Pulse Width Modulation
           

            In order to control the motor speed we can generate a voltage signal that is proportional to the motor speed. In other words we can generate an analog voltage signal to control the speed. But instead of generating analog signals we can use pulses of digital signal to achieve this. By changing the width of pulse we can generate the analog voltage signal to control the motor. This method is known as Pulse width modulation. And in most microcontrollers there are PWM output pins to control DC motors, or drive servo motors etc.

So by changing the voltage at enable pin of the motor controller we can drive our robot.

So next our target is to drive the robot according to its environment, for example following an line, or avoiding obstacles etc. So in my next post I will explain how to control the robot motion according to its environment.   There I will discuss about the PID control theory to move robot.

Build A Motor Control Circuit For Your Robot

DC Motor Control Circuit for Line Following Robot

If you are going to build a little line following robot robot, definitely you are going to need this. I’ll explain why …

If you are willing to use any micro-controller for controlling, it can’t provide sufficient current for a dc gear motor. As an example pic16f877A microcontroller can only supply up to maximum 40 uA from an output. This current is not enough for a gear motor. Micro-controller can only give the control signal.

Now we need to find another way to supply enough current to the motor. The solution is H-Bridge.

       
   
THE H-BRIDGE



A very simple H-bridge is shown in figure. S1 to S4 are switches and M is the Motor. Vs+ is the required voltage supply for the motor. By turning ON S1 and S4 we can rotate the motor clockwise. Similarly, turning ON S3 and S2 we can rotate the motor anti-clockwise. By turning ON all switches we can stop the motor!..


Actual H-bridge has 4 power transistors as switches. Then we have to bias each transistor same as switches. That could be easily done by the control signal of our microcontroller.

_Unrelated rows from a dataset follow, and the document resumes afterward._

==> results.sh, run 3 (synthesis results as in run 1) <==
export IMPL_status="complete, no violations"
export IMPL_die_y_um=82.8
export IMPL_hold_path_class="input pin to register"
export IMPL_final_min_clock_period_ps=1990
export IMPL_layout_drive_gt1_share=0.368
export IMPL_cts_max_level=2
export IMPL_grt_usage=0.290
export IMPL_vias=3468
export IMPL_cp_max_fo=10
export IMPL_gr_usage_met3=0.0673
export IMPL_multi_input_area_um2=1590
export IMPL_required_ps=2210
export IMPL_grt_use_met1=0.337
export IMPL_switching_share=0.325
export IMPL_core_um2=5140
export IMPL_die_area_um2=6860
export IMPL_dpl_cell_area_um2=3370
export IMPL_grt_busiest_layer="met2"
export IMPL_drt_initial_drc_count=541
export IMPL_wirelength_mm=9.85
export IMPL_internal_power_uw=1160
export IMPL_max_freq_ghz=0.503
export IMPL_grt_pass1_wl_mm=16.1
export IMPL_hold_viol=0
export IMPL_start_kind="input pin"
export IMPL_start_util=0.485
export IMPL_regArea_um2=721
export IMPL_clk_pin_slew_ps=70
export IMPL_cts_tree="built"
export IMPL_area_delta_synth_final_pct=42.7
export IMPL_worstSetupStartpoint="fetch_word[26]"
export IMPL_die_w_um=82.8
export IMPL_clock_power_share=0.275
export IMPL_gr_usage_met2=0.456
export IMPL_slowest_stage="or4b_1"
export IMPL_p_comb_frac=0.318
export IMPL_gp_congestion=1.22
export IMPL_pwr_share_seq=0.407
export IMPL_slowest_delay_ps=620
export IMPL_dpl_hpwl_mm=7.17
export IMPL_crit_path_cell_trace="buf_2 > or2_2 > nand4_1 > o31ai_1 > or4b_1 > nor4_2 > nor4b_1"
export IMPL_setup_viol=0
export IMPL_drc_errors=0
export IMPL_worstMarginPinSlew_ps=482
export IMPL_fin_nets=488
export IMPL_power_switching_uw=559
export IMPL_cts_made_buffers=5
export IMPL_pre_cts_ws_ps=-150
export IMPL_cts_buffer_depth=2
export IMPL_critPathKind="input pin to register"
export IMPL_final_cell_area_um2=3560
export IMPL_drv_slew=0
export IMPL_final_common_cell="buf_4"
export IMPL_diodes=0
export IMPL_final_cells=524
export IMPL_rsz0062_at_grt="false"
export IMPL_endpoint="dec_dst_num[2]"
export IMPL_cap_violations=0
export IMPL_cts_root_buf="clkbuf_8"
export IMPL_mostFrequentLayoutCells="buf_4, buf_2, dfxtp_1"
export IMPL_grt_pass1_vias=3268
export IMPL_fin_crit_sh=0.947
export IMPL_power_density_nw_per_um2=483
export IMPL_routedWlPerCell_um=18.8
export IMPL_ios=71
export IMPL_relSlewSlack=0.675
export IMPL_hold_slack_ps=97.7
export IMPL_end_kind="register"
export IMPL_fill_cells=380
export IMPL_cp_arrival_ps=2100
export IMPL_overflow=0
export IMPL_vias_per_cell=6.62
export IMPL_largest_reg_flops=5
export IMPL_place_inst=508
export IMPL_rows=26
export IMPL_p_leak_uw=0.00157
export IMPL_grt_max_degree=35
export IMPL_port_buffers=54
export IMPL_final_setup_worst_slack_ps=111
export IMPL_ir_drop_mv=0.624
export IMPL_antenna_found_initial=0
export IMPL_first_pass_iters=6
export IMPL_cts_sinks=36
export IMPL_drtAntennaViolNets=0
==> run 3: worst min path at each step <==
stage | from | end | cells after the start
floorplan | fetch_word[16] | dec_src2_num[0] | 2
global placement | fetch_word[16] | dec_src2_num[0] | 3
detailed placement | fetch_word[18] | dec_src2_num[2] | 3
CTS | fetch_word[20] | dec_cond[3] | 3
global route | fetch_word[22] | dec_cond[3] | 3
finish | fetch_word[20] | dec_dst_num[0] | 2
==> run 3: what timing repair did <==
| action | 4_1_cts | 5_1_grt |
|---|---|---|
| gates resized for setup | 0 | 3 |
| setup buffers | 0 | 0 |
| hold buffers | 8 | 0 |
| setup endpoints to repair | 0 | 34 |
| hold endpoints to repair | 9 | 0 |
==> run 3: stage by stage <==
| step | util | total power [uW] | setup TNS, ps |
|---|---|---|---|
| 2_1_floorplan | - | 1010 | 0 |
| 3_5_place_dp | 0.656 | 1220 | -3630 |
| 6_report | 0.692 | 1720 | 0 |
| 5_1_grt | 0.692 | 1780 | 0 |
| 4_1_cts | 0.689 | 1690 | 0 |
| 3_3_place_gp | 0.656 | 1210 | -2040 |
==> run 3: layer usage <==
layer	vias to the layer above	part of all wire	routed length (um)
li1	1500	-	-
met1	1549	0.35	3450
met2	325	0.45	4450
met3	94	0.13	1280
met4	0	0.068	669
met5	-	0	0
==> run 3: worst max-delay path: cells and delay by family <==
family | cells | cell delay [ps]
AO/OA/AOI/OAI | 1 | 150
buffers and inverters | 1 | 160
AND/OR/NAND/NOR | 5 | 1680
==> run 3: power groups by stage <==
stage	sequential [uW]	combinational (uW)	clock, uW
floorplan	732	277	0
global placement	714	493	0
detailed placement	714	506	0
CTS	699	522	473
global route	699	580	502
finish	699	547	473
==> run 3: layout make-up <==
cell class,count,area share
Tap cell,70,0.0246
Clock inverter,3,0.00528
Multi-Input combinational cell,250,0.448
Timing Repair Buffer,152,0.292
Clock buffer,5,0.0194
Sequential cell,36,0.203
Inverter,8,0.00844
File: src/ppm_cfg.svh
// Offsets, field positions, reset values and timing counts of the pin block
`ifndef PPM_CFG_SVH
`define PPM_CFG_SVH

// ****************************************
// Register indices (byte address = 4 x index)
// ****************************************
`define PPM_IDX_CTRL        6'h00
`define PPM_IDX_INT         6'h1B
`define PPM_IDX_STRAP       6'h1C
`define PPM_IDX_PHYCTL      6'h1F

// ****************************************
// Field positions
// ****************************************
`define PPM_CTRL_DUPLEX_BIT 8
`define PPM_CTRL_ISO_BIT    10
`define PPM_INT_EN_LSB      8
`define PPM_PHYCTL_POL_BIT  9

// ****************************************
// Reset values and encodings
// ****************************************
`define PPM_RST_CTRL        16'h0000
`define PPM_RST_INT_EN      8'h00
`define PPM_RST_POL         1'h0
`define PPM_MODE_RMII       3'h1

// ****************************************
// Timing
// ****************************************
`define PPM_CLK_PERIOD_NS   10
`define PPM_STRAP_SETTLE_NS 60

`endif

File: src/ppm_pkg.sv
// Types shared by the pin function and strap block
package ppm_pkg;

	// Receive side from the internal core
	typedef struct packed {
		logic [3:0] data;
		logic       valid;
		logic       error;
		logic       carrier;
		logic       collision;
	} ppm_rx_t;

	// Transmit side towards the internal core
	typedef struct packed {
		logic       enable;
		logic [3:0] data;
	} ppm_tx_t;

	// Levels caught at reset release
	typedef struct packed {
		logic [2:0] addr;
		logic       duplex;
		logic       isolate;
		logic [2:0] mode;
	} ppm_strap_t;

	// Startup sequence
	typedef enum logic [1:0] {
		PPM_ST_SETTLE = 2'b00,
		PPM_ST_LATCH  = 2'b01,
		PPM_ST_RUN    = 2'b10
	} ppm_state_t;

endpackage : ppm_pkg

File: src/ppm_sync.sv
// Three-stage input synchroniser with agreement filter, one per bit
`timescale 1ns/1ns
`default_nettype none

module ppm_sync #(
	parameter int W = 1
) (
	// Clock and reset
	input  wire logic         clk,
	input  wire logic         nrst,
	// Asynchronous levels in, filtered levels out
	input  wire logic [W-1:0] d,
	output logic      [W-1:0] q
);

	// ****************************************
	// Per-bit chain
	// ****************************************
	genvar gi;
	generate
		for (gi = 0; gi < W; gi++) begin : g_bit
			logic s1_q;  // Metastability catcher, read only by s2
			logic s2_q;  // Second stage
			logic s3_q;  // Third stage
			logic o_q;   // Accepted level
			logic o_d;

			// Accept a change only once stages two and three agree
			always_comb begin
				o_d = (s2_q == s3_q) ? s3_q : o_q;
			end

			// Registers only
			always_ff @(posedge clk or negedge nrst) begin
				if (!nrst) begin
					s1_q <= 1'b0;
					s2_q <= 1'b0;
					s3_q <= 1'b0;
					o_q  <= 1'b0;
				end else begin
					s1_q <= d[gi];
					s2_q <= s1_q;
					s3_q <= s2_q;
					o_q  <= o_d;
				end
			end

			assign q[gi] = o_q;
		end
	endgenerate

endmodule : ppm_sync

`default_nettype wire

File: src/ppm_pin_mux.sv
// Shared pin functions, strap capture and register access of the transceiver
//
// The placing of the registers and register access over APB were left to the implementer.
`timescale 1ns/1ns
`default_nettype none
`include "ppm_cfg.svh"

module ppm_pin_mux
	import ppm_pkg::*;
(
	// Clock and reset
	input  wire logic        clk,
	input  wire logic        nrst,
	// APB slave
	input  wire logic        psel,
	input  wire logic        penable,
	input  wire logic        pwrite,
	input  wire logic [7:0]  paddr,
	input  wire logic [31:0] pwdata,
	output logic      [31:0] prdata,
	output logic             pready,
	output logic             pslverr,
	// Reference clock and MAC transmit pins
	input  wire logic        reference_clock_in,
	input  wire logic        transmit_enable_in,
	input  wire logic [3:0]  txd_in,
	// Shared receive and strap pins
	input  wire logic [3:0]  rxd_i,
	output logic      [3:0]  rxd_o,
	output logic      [3:0]  rxd_oe,
	input  wire logic        receive_valid_i,
	output logic             receive_valid_o,
	output logic             receive_valid_oe,
	input  wire logic        receive_error_i,
	output logic             receive_error_o,
	output logic             receive_error_oe,
	input  wire logic        collision_i,
	output logic             collision_o,
	output logic             collision_oe,
	input  wire logic        carrier_i,
	output logic             carrier_o,
	output logic             carrier_oe,
	// Clock outputs to the MAC
	output logic             receive_clock_out,
	output logic             transmit_clock_out,
	// Interrupt pin
	output logic             interrupt_output,
	// Internal core side
	input  wire ppm_rx_t     core_rx,
	input  wire logic [7:0]  core_int_event,
	output ppm_tx_t          core_tx,
	output ppm_strap_t       core_cfg,
	output logic             rmii_mode
);

	localparam int SETTLE_CYC = (`PPM_STRAP_SETTLE_NS + `PPM_CLK_PERIOD_NS - 1)
		/ `PPM_CLK_PERIOD_NS;
	// Control reset word held as a constant so single bits can be picked
	localparam logic [15:0] RST_CTRL = `PPM_RST_CTRL;

	// ****************************************
	// Input synchronisers
	// ****************************************
	logic [13:0] pin_s;  // Filtered pin levels
	ppm_sync #(.W(14)) u_sync (
		.clk (clk),
		.nrst(nrst),
		.d   ({reference_clock_in, transmit_enable_in, txd_in, rxd_i,
			receive_valid_i, receive_error_i, collision_i, carrier_i}),
		.q   (pin_s)
	);

	logic       ref_s;    // Reference clock level
	logic       transmit_enable_in_s;   // Transmit enable level
	logic [3:0] txd_s;    // Transmit data levels
	logic [3:0] rxd_s;    // Receive data pins read back
	logic       receive_valid_s;   // Receive valid pin read back
	logic       receive_error_s;   // Receive error pin read back
	logic       col_s;    // Collision pin read back
	logic       crs_s;    // Carrier pin read back
	assign {ref_s, transmit_enable_in_s, txd_s, rxd_s, receive_valid_s, receive_error_s, col_s, crs_s} = pin_s;

	// ****************************************
	// Startup and strap capture
	// ****************************************
	ppm_state_t st_q, st_d;           // Startup state
	logic [3:0] cnt_q, cnt_d;         // Settle counter
	ppm_strap_t strap_q, strap_d;     // Levels caught at release

	// Next state of the startup sequence
	always_comb begin
		st_d    = st_q;
		cnt_d   = cnt_q;
		strap_d = strap_q;
		unique case (st_q)
			// Synchronisers need a few cycles to show true levels
			PPM_ST_SETTLE: begin
				if (cnt_q == 4'(SETTLE_CYC)) begin
					st_d = PPM_ST_LATCH;
				end else begin
					cnt_d = cnt_q + 4'h1;
				end
			end
			PPM_ST_LATCH: begin
				strap_d.addr    = {rxd_s[1], rxd_s[2], rxd_s[3]};
				strap_d.duplex  = rxd_s[0];
				strap_d.isolate = receive_error_s;
				strap_d.mode    = {receive_valid_s, crs_s, col_s};
				st_d            = PPM_ST_RUN;
			end
			PPM_ST_RUN: begin
				st_d = PPM_ST_RUN;
			end
			default: begin
				st_d = PPM_ST_SETTLE;
			end
		endcase
	end

	// Startup registers
	always_ff @(posedge clk or negedge nrst) begin
		if (!nrst) begin
			st_q    <= PPM_ST_SETTLE;
			cnt_q   <= 4'h0;
			strap_q <= '0;
		end else begin
			st_q    <= st_d;
			cnt_q   <= cnt_d;
			strap_q <= strap_d;
		end
	end

	// ****************************************
	// Registers and APB slave
	// ****************************************
	logic        duplex_q, duplex_d;    // Control duplex bit
	logic        iso_q, iso_d;          // Control isolate bit
	logic        pol_q, pol_d;          // Interrupt polarity
	logic [7:0]  int_en_q, int_en_d;    // Interrupt enables
	logic [7:0]  int_st_q, int_st_d;    // Sticky interrupt status
	logic        rdy_q, rdy_d;          // Access answered
	logic        err_q, err_d;          // Unmapped access
	logic [31:0] rdat_q, rdat_d;        // Read data
	logic [5:0]  idx;                   // Word index of the access
	logic        hit;                   // Index maps to a register
	logic        done;                  // Transfer completes this edge
	logic [31:0] rmux;                  // Read value

	assign idx  = paddr[7:2];
	assign done = psel & penable & rdy_q;

	// Address decode and read mux
	always_comb begin
		hit  = 1'b1;
		rmux = 32'h0000_0000;
		unique case (idx)
			`PPM_IDX_CTRL: begin
				rmux[`PPM_CTRL_DUPLEX_BIT] = duplex_q;
				rmux[`PPM_CTRL_ISO_BIT]    = iso_q;
			end
			`PPM_IDX_INT: begin
				rmux[15:0] = {int_en_q, int_st_q};
			end
			`PPM_IDX_STRAP: begin
				rmux[7:0] = strap_q;
			end
			`PPM_IDX_PHYCTL: begin
				rmux[`PPM_PHYCTL_POL_BIT] = pol_q;
			end
			default: begin
				hit = 1'b0;
			end
		endcase
	end

	// Next register values; one wait state before pready
	always_comb begin
		duplex_d = duplex_q;
		iso_d    = iso_q;
		pol_d    = pol_q;
		int_en_d = int_en_q;
		int_st_d = int_st_q;
		rdy_d    = psel & penable & ~rdy_q;
		err_d    = psel & penable & ~rdy_q & ~hit;
		rdat_d   = (psel & penable & ~rdy_q & ~pwrite) ? rmux : 32'h0000_0000;
		if (st_q == PPM_ST_LATCH) begin
			duplex_d = strap_d.duplex;
			iso_d    = strap_d.isolate;
		end
		if (done & pwrite) begin
			unique case (idx)
				`PPM_IDX_CTRL: begin
					duplex_d = pwdata[`PPM_CTRL_DUPLEX_BIT];
					iso_d    = pwdata[`PPM_CTRL_ISO_BIT];
				end
				`PPM_IDX_INT: begin
					int_en_d = pwdata[`PPM_INT_EN_LSB +: 8];
				end
				`PPM_IDX_PHYCTL: begin
					pol_d = pwdata[`PPM_PHYCTL_POL_BIT];
				end
				default: begin
				end
			endcase
		end
		if (done & ~pwrite & (idx == `PPM_IDX_INT)) begin
			int_st_d = 8'h00;
		end
		// A new event wins over the clearing read
		int_st_d = int_st_d | core_int_event;
	end

	// Register file
	always_ff @(posedge clk or negedge nrst) begin
		if (!nrst) begin
			duplex_q <= RST_CTRL[`PPM_CTRL_DUPLEX_BIT];
			iso_q    <= RST_CTRL[`PPM_CTRL_ISO_BIT];
			pol_q    <= `PPM_RST_POL;
			int_en_q <= `PPM_RST_INT_EN;
			int_st_q <= 8'h00;
			rdy_q    <= 1'b0;
			err_q    <= 1'b0;
			rdat_q   <= 32'h0000_0000;
		end else begin
			duplex_q <= duplex_d;
			iso_q    <= iso_d;
			pol_q    <= pol_d;
			int_en_q <= int_en_d;
			int_st_q <= int_st_d;
			rdy_q    <= rdy_d;
			err_q    <= err_d;
			rdat_q   <= rdat_d;
		end
	end

	// ****************************************
	// Pin functions
	// ****************************************
	logic       ref_prev_q;                 // Reference level last cycle
	logic       rise, fall;                 // Reference edges
	logic       rmii;                       // Reduced mode selected
	logic       drive;                      // Pins may be driven
	ppm_rx_t    pin_q, pin_d;               // Receive pin values
	logic [4:0] oe_q, oe_d;                 // Enables: rxd hi, rxd lo, dv, er, col/crs
	ppm_tx_t    tx_q, tx_d;                 // Sampled transmit word
	logic       rclk_q, rclk_d;             // Receive clock out
	logic       tclk_q, tclk_d;             // Transmit clock out
	logic       irq_q, irq_d;               // Interrupt pin level

	assign rise  = ref_s & ~ref_prev_q;
	assign fall  = ~ref_s & ref_prev_q;
	assign rmii  = (strap_q.mode == `PPM_MODE_RMII);
	// nothing driven before straps are held
	assign drive = (st_q == PPM_ST_RUN) & ~iso_q;

	// Next pin state
	always_comb begin
		pin_d  = pin_q;
		tx_d   = tx_q;
		oe_d   = 5'h00;
		rclk_d = 1'b0;
		tclk_d = 1'b0;
		irq_d  = (|(int_st_q & int_en_q)) ^ ~pol_q;
		if (drive) begin
			if (rmii) begin
				oe_d = 5'b0_1110;
				if (fall) begin
					pin_d.data    = {2'b00, core_rx.data[1:0]};
					pin_d.valid   = core_rx.carrier | core_rx.valid;
					pin_d.error   = core_rx.error;
				end
				if (rise) begin
					tx_d = {transmit_enable_in_s, 2'b00, txd_s[1:0]};
				end
			end else begin
				oe_d   = 5'b1_1111;
				rclk_d = ref_s;
				tclk_d = ref_s;
				if (fall) begin
					pin_d = core_rx;
				end
				if (rise) begin
					tx_d = {transmit_enable_in_s, txd_s};
				end
			end
		end else begin
			pin_d = '0;
			tx_d  = '0;
		end
	end

	// Pin registers; the interrupt pin resets high, its inactive level while pol_q is 0
	always_ff @(posedge clk or negedge nrst) begin
		if (!nrst) begin
			ref_prev_q <= 1'b0;
			pin_q      <= '0;
			tx_q       <= '0;
			oe_q       <= 5'h00;
			rclk_q     <= 1'b0;
			tclk_q     <= 1'b0;
			irq_q      <= 1'b1;
		end else begin
			ref_prev_q <= ref_s;
			pin_q      <= pin_d;
			tx_q       <= tx_d;
			oe_q       <= oe_d;
			rclk_q     <= rclk_d;
			tclk_q     <= tclk_d;
			irq_q      <= irq_d;
		end
	end

	// ****************************************
	// Output mapping
	// ****************************************
	logic        rmii_q;                    // Mode flag out
	ppm_strap_t  cfg_q;                     // Live configuration out
	always_ff @(posedge clk or negedge nrst) begin
		if (!nrst) begin
			rmii_q <= 1'b0;
			cfg_q  <= '0;
		end else begin
			rmii_q <= rmii;
			cfg_q  <= {strap_q.addr, duplex_q, iso_q, strap_q.mode};
		end
	end

	assign prdata             = rdat_q;
	assign pready             = rdy_q;
	assign pslverr            = err_q;
	assign rxd_o              = pin_q.data;
	assign rxd_oe             = {oe_q[4], oe_q[4], oe_q[3], oe_q[3]};
	assign receive_valid_o    = pin_q.valid;
	assign receive_valid_oe   = oe_q[2];
	assign receive_error_o    = pin_q.error;
	assign receive_error_oe   = oe_q[1];
	assign collision_o        = pin_q.collision;
	assign collision_oe       = oe_q[0];
	assign carrier_o          = pin_q.carrier;
	assign carrier_oe         = oe_q[0];
	assign receive_clock_out  = rclk_q;
	assign transmit_clock_out = tclk_q;
	assign interrupt_output   = irq_q;
	assign core_tx            = tx_q;
	assign core_cfg           = cfg_q;
	assign rmii_mode          = rmii_q;

endmodule : ppm_pin_mux

`default_nettype wire

File: config.mk
export PLATFORM = sky130hd
export DESIGN_NAME = ppm_pin_mux
export DESIGN_NICKNAME = d
export VERILOG_FILES = /design/src/ppm_pkg.sv /design/src/ppm_sync.sv /design/src/ppm_pin_mux.sv
export VERILOG_INCLUDE_DIRS = /design/src
export SDC_FILE = /design/constraint.sdc
export NUM_CORES = 1
export LEC_CHECK = 0
export BUFFER_PORTS_ARGS = -buffer_cell sky130_fd_sc_hd__buf_2
export CORE_UTILIZATION = 46
export DETAILED_ROUTE_END_ITERATION = 16
export GPL_ROUTABILITY_DRIVEN = 0
export PLACE_DENSITY_LB_ADDON = 0.08
export SYNTH_ARGS = -nofsm -noshare
export SYNTH_HDL_FRONTEND = slang
export SYNTH_SLANG_ARGS = --single-unit
File: constraint.sdc
create_clock -name clk -period 1.6 [get_ports clk]
set_clock_uncertainty 0.2 [all_clocks]
set_input_delay 0.48 -clock clk [delete_from_list [all_inputs] [get_ports clk]]
set_output_delay 0.48 -clock clk [all_outputs]
set_load 0.01 [all_outputs]
==> impl_metrics.tcl <==
set metrics [dict create \
    status "finished, violations left" \
    violations "negative setup slack" \
    grt_pass1_vias 3239 \
    reg2reg_slack_ns -0.02 \
    peakVddDrop_mv 0.747 \
    diodes 0 \
    cp-end-kind "output port" \
    vias 3161 \
    synth_warnings 0 \
    drt_wl_total_mm 9.49 \
    ys_types 36 \
    syn_inst 349 \
    path_cells "buf_6" \
    hold_ws_ns 0.0207 \
    seqPwrFrac_pct 44.1 \
    synth_compound_area_share_pct 5.51 \
    drt_pre_antenna_iters 4 \
    clock_latency_ns 0.51 \
    mostFrequentLayoutCell "dfrtp_1" \
    comb_power_share_pct 7.8 \
    ys_ff_latch 134 \
    setup_viol 59 \
    hold_violations 0 \
    switching_share_pct 21.7 \
    drv_cap 0 \
    synth.top_cell.area_share_pct 69.8 \
    totalPowerFinal_uw 8330 \
    die_x_um 104 \
    grt_usage_pct 19.1 \
    port_buffers 99 \
    hold_depth 2 \
    rr_endpoint "int_en_q[3]" \
    power.switching_uw 1810 \
    synth_seq_area_share_pct 70.3 \
    hold_end "int_en_q[3]" \
    synth_edf_count 0 \
    synth_ff_type "dfrtp_1" \
    antenna_found_initial 0 \
    fin_cells 664 \
    hold_class "input pin to flip-flop" \
    routed_via_density 4.76 \
    crit_required_ns 0.92 \
    syn_area_um2 4770 \
    fmax_mhz 555 \
    cts_tree "built" \
    yosys.area_share.simple_pct 9.37 \
    start_kind "flip-flop" \
    cts_buffers 17 \
    r2r_cells 5 \
    leakagePower_uw 0.00320 \
    intPower_uw 6520 \
    crit_slowest_cell "dfstp_2" \
    min_from "pwdata[11]" \
    finalCriticalPeriod_ns 1.80 \
    drc 0 \
    grt_start_max_net_pins 45 \
    area_delta_synth_final_pct 39.8 \
    r2r-start "pready" \
    cp_max_fo 1 \
    grt_pass1_wl_mm 15.9 \
    fp.coreArea_um2 9910 \
    crit_buf_inv 1 \
    ant_nets 0 \
    p_clk_share_pct 48.1 \
    worstPathArrival_ns 1.12 \
    drv_slew 0 \
    synth_mux_area_share_pct 4.46 \
    cpLargestDelayFamily "flip-flops" \
    nNetsFinal 598 \
    clk_pin_slew_ns 0.06 \
    avgSynthCellArea_um2 13.7 \
    overflow 0 \
    synth_adder_area_share_pct 4.25 \
    synth-xor-area-share_pct 0.735 \
    pre_cts_slack_ns -0.237 \
    slowest_delay_ns 0.53 \
    wire_per_inst_um 14.3 \
    final_cell_mix "133 x dfrtp_1, 91 x buf_2, 32 x dlygate4sd3_1, 31 x nand3_1, 31 x buf_4" \
    clockBufferDepth 2 \
    synth_top_family_by_area "simple AND/OR/NAND/NOR gates" \
    fin_ws_ns -0.201 \
    synth_area_leaders "dfrtp_1 70%, mux2_1 4.2%, buf_4 3.8%" \
    power.density_nw_per_um2 1250 \
    place_inst 595 \
    boundaryPins 142 \
    clock_sink_count 134 \
    rows 36 \
    die_h_um 104 \
    min_period_over_period_pct 113 \
    yosys.area.top_type "dfrtp_1" \
    async_reset_ff_share_pct 100 \
    cts_max_level 4 \
    hpwl_mm 6.31 \
    ctsRootBufferMaster "clkbuf_8" \
    start_util_pct 48.1 \
    dieArea_um2 10800 \
    worst-setup-path-type "flip-flop to output port" \
    drive_above_1_share_pct 34.7 \
    drtIter0Drc 107 \
    rsz0062_at_grt "yes" \
]
==> sequential cells by signal (all words and copies together) (netlist names), 2 cells and up <==
register / cells
prdata: 16
u_sync.g_bit.o_q: 14
u_sync.g_bit.s1_q: 14
u_sync.g_bit.s2_q: 14
u_sync.g_bit.s3_q: 14
core_cfg: 8
int_en_q: 8
int_st_q: 8
strap_q: 8
core_tx: 5
cnt_q: 4
rxd_o: 4
oe_q: 2
st_q: 2
==> repair_timing <==
item | CTS | global route
cloned | 0 | 0
endpoints found under the setup margin | 55 | 67
hold buffers | 32 | 0
hold endpoints to repair | 165 | 0
pin swaps | 2 | 1
gates resized for setup | 16 | 7
setup buffers | 3 | 2
==> final cells by class <==
cell class,instances,area [µm²]
tap,133,166
clock buffer,21,449
fill,750,3240
sequential,134,3350
inverter,10,37.5
timing repair buffer,167,1190
clock inverter,11,173
multi-input combinational,188,1300
==> worst register-to-register path, stage by stage (launching register included) <==
cell	delay [ns]
dfrtp_1	0.36
buf_4	0.11
and4_4	0.21
and3_4	0.19
buf_12	0.14
mux2_4	0.30
==> cells by family after synthesis <==
group | after synthesis
AO/OA/AOI/OAI | 46
flip-flops | 134
adder cells (fa/ha/maj) | 19
XOR/XNOR | 4
AND/OR/NAND/NOR | 84
other | 1
multiplexers | 19
buffers and inverters | 42
==> how the worst max path moves through the flow <==
stage,from,to,slack [ns],depth (start not counted)
floorplan,paddr[6],int_en_q[0],-0.02,4
global placement,paddr[2],int_en_q[4],-0.20,5
detailed placement,penable,int_en_q[3],-0.24,5
CTS,interrupt_output,interrupt_output,-0.23,1
global route,interrupt_output,interrupt_output,-0.24,1
finish,interrupt_output,interrupt_output,-0.20,1
==> stage by stage <==
| stage | area, µm² | utilization [%] | TNS (ns) |
|---|---|---|---|
| 5_1_grt | 6670 | 67.3 | -7.41 |
| 3_3_place_gp | 5580 | 56.3 | -4.29 |
| 4_1_cts | 6610 | 66.7 | -6.43 |
| 2_1_floorplan | 4850 | - | -0.176 |
| 6_report | 6670 | 67.3 | -5.08 |
| 3_5_place_dp | 5580 | 56.3 | -4.72 |
==> power groups by stage <==
stage               combinational (µW)  sequential (µW)  clock, µW
CTS                                635             3670       4090
global route                       715             3690       4240
finish                             648             3670       4010
floorplan                          244             3740          0
detailed placement                 553             3730          0
global placement                   544             3720          0
==> Yosys cell counts (all sizes together) (3+ instances only) <==
library cell    n
nor2            4
a21oi          25
and3            8
nand3          32
xnor2           4
buf            28
nand2          22
maj3           14
a22oi           4
inv            10
o21ai           8
ha              5
mux2           18
clkbuf          4
a21o            8
nand2b          3
dfrtp         133
==> routing by layer <==
layer,up-vias,part of all wire (%),track usage (%)
li1,1502,-,-
met1,1553,47,25.5
met2,94,47,29.7
met3,12,4.5,5.35
met4,0,1.5,7.35
met5,-,0,0
Power figures use the tool's default switching activity.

                                    


Fortunately we don’t have to make this one by our own. L298 is a very popular high voltage, high current dual full-bridge driver designed to accept standard TTL logic levels and drive inductive loads such as relays, solenoids, DC and stepping motors. You can use one L298 IC to control 2 dc motors up

to 2A for each.

To control motor speed PWM (pulse width modulation) method should be used.

Download L 298 Data Sheet

Motor Controller Circuit for 2 DC motors

Figure 1 L298 Motor Controller

Motor1 input and Motor2 input are consist of three input signals. IN1, IN2 for the motor1 and IN3, IN4 for the motor 2. ENA and ENB are the enable signals for the motor1 and motor2 respectively. An example input method is given below.


High = Logic High (in most cases, 5V)


Low = Logic Low (in most cases, 0V)


X = High or Low (whatever)

   

ENA/ENB	IN1/IN3	IN2/IN4	Function
High	High	Low	Forward
High	Low	High	Reverse
High	High	High	Fast Motor     Stop
Low	X	X	Free Running

Pin 15 and Pin 1 are labeled as Current Sensing A and Current Sensing B. These pins can be used as a feedback to the main control system as an indicator about current of the load (Motor). If it is above the maximum level, we can quickly disable the motor.

• Remarks

As previously mentioned L298 package has 2 H-Bridges. If we want more current for our DC motor, we can couple these 2 H-bridges in to one bridge. This implementation can provide up to 4A for a single motor.

. 

Above diagram shows how to do it.


An external bridge of diodes is required when inductive loads such as dc motors are driven: Shottky diodes would be preferred.


Shottky diodes are quick responsive diodes. Switching from forward bias mode to reverse bias mode takes less than 100 Pico seconds. Normal diodes take roughly 100 ns.


To safeguard the H-bridge from Electromagnetic Forces of a motor (when a rotating dc motor stops quickly, EMF is generated. This EMF can damage H-Bridge) 4 shottky diodes should be used.


1N 5818 and 1N 5819 are two examples for shortly diodes.


Making of this motor controller on a vero board is not a complex task. So make one of these for your little robot right away!!